▶ [DATA]
## src/osc_ctrl_defs.vh

```
// Constants for the oscillator control register block
// Operation
// RQ1 - Current source read-only, codes 001/010/011
// RQ2 - Slow internal RC reports code 101
// RQ3 - Unimplemented bits read zero, ignore writes
// RQ4 - New source loads from nonvolatile configuration
// RQ5 - Lock, secondary enable, switch request reset zero
// RQ6 - Codes 000, 100, 110, 111 per source
// RQ7 - Freeze configuration when lock and monitor set; code still accepts secondary enable writes while frozen
// RQ8 - Writes to read-only bits change nothing
`ifndef OSC_CTRL_DEFS_VH
`define OSC_CTRL_DEFS_VH
`define ADDR_OSC_CTRL      4'h0
`define ADDR_IRQ_STATUS    4'h4
`define ADDR_IRQ_MASK      4'h8
`define BIT_SW_REQ         0
`define BIT_SEC_EN         1
`define BIT_FAIL           3
`define BIT_PLL_LOCK       5
`define BIT_FREEZE         7
`define FLD_NEW_LSB        8
`define FLD_CUR_LSB        12
`define OSC_CTRL_WMASK     16'h0783
`define SRC_FRC            3'h0
`define SRC_FRC_PLL        3'h1
`define SRC_PRI            3'h2
`define SRC_PRI_PLL        3'h3
`define SRC_SEC            3'h4
`define SRC_SLOW_RC        3'h5
`define SRC_FRC_DIV16      3'h6
`define SRC_FRC_DIVN       3'h7
`define IRQ_BIT_FAIL       0
`define IRQ_BIT_LOCK_CHG   1
`endif

```

## src/oscillator_control_register.v

```verilog
// Oscillator control register with classic Wishbone slave and interrupt
`timescale 1ns/1ps
`default_nettype none
`include "osc_ctrl_defs.vh"
module oscillator_control_register (
	// Clock and reset
	input  wire        clk_i,
	input  wire        rst_i,
	// Wishbone slave
	input  wire        cyc_i,
	input  wire        stb_i,
	input  wire        we_i,
	input  wire [3:0]  adr_i,
	input  wire [3:0]  sel_i,
	input  wire [31:0] dat_i,
	output reg  [31:0] dat_o,
	output reg         ack_o,
	// Clock system status
	input  wire [2:0]  active_source_i,
	input  wire [2:0]  nv_source_sel_i,
	input  wire        pll_locked_i,
	input  wire        clock_fail_i,
	input  wire        switch_monitor_cfg0_i,
	input  wire        switch_done_i,
	// Controls
	output reg  [2:0]  new_source_sel_o,
	output reg         switch_request_o,
	output reg         secondary_osc_enable_o,
	output reg         config_frozen_o,
	output reg         irq_o
);
	reg  [2:0] current_source_sel_ff;
	reg        pll_lock_ff;
	reg        fail_detect_flag_ff;
	reg        switch_freeze_bit_ff;
	reg  [1:0] irq_status_ff;
	reg  [1:0] irq_mask_ff;
	reg        nv_loaded_ff;
	wire       req;
	wire       wr;
	wire       rd;
	wire [15:0] ctrl_rd;
	wire       frozen;
	wire [1:0] events;
	wire       wr_lo;
	wire       wr_hi;

	assign req   = cyc_i & stb_i & ~ack_o;
	assign wr    = req & we_i;
	assign rd    = req & ~we_i;
	assign wr_lo = wr & sel_i[0] & (adr_i == `ADDR_OSC_CTRL);
	assign wr_hi = wr & sel_i[1] & (adr_i == `ADDR_OSC_CTRL);
	// RQ7 freeze when lock bit and monitor config both set
	assign frozen = switch_freeze_bit_ff & switch_monitor_cfg0_i;
	assign events = {pll_lock_ff ^ pll_locked_i, clock_fail_i & ~fail_detect_flag_ff};

	// RQ3 zero unused bits
	assign ctrl_rd = {1'b0, current_source_sel_ff, 1'b0, new_source_sel_o,
		switch_freeze_bit_ff, 1'b0, pll_lock_ff, 1'b0, fail_detect_flag_ff, 1'b0,
		secondary_osc_enable_o, switch_request_o};

	// RQ1 RQ2 RQ6 status mirror of active source code
	always @(posedge clk_i) begin
		if (rst_i) begin
			current_source_sel_ff <= `SRC_FRC;
			pll_lock_ff           <= 1'b0;
		end else begin
			current_source_sel_ff <= active_source_i;
			pll_lock_ff           <= pll_locked_i;
		end
	end

	// Strap captured under reset and again in the first cycle after reset release
	always @(posedge clk_i) begin
		if (rst_i) begin
			nv_loaded_ff     <= 1'b0;
			// RQ4 configuration value, not a constant
			new_source_sel_o <= nv_source_sel_i;
		end else if (!nv_loaded_ff) begin
			nv_loaded_ff <= 1'b1;
			// RQ4 load from configuration
			new_source_sel_o <= nv_source_sel_i;
		end else if (wr_hi && !frozen) begin
			new_source_sel_o <= dat_i[`FLD_NEW_LSB+2:`FLD_NEW_LSB];
		end
	end

	// RQ5 writable bits reset zero
	always @(posedge clk_i) begin
		if (rst_i) begin
			switch_freeze_bit_ff   <= 1'b0;
			secondary_osc_enable_o <= 1'b0;
			switch_request_o       <= 1'b0;
		end else begin
			if (wr_lo) begin
				// Lock is sticky once set with monitor enabled
				if (!frozen)
					switch_freeze_bit_ff <= dat_i[`BIT_FREEZE];
				secondary_osc_enable_o <= dat_i[`BIT_SEC_EN];
			end
			// Completion wins over a software write
			if (switch_done_i)
				switch_request_o <= 1'b0;
			else if (wr_lo && !frozen)
				switch_request_o <= dat_i[`BIT_SW_REQ];
		end
	end

	// RQ8 fail flag set by hardware, software clears only
	always @(posedge clk_i) begin
		if (rst_i)
			fail_detect_flag_ff <= 1'b0;
		else if (clock_fail_i)
			fail_detect_flag_ff <= 1'b1;
		else if (wr_lo && !dat_i[`BIT_FAIL])
			fail_detect_flag_ff <= 1'b0;
	end

	// Interrupt status: set wins over read clear
	always @(posedge clk_i) begin
		if (rst_i) begin
			irq_status_ff <= 2'h0;
			irq_mask_ff   <= 2'h0;
		end else begin
			if (rd && adr_i == `ADDR_IRQ_STATUS)
				irq_status_ff <= events;
			else
				irq_status_ff <= irq_status_ff | events;
			if (wr && sel_i[0] && adr_i == `ADDR_IRQ_MASK)
				irq_mask_ff <= dat_i[1:0];
		end
	end

	always @(posedge clk_i) begin
		if (rst_i) begin
			irq_o           <= 1'b0;
			config_frozen_o <= 1'b0;
		end else begin
			irq_o           <= |(irq_status_ff & irq_mask_ff);
			config_frozen_o <= frozen;
		end
	end

	// Bus answer one cycle after request
	always @(posedge clk_i) begin
		if (rst_i) begin
			ack_o <= 1'b0;
			dat_o <= 32'h0;
		end else begin
			ack_o <= req;
			dat_o <= 32'h0;
			if (rd) begin
				if (adr_i == `ADDR_OSC_CTRL)
					dat_o <= {16'h0, ctrl_rd};
				else if (adr_i == `ADDR_IRQ_STATUS)
					dat_o <= {30'h0, irq_status_ff};
				else if (adr_i == `ADDR_IRQ_MASK)
					dat_o <= {30'h0, irq_mask_ff};
			end
		end
	end
endmodule
`default_nettype wire

```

▶ [WORK REQUIRED] The lines above that hold "with" are the result; show every one of them.

▶ [OUTPUT FOR THIS TASK]
// Oscillator control register with classic Wishbone slave and interrupt
				// Lock is sticky once set with monitor enabled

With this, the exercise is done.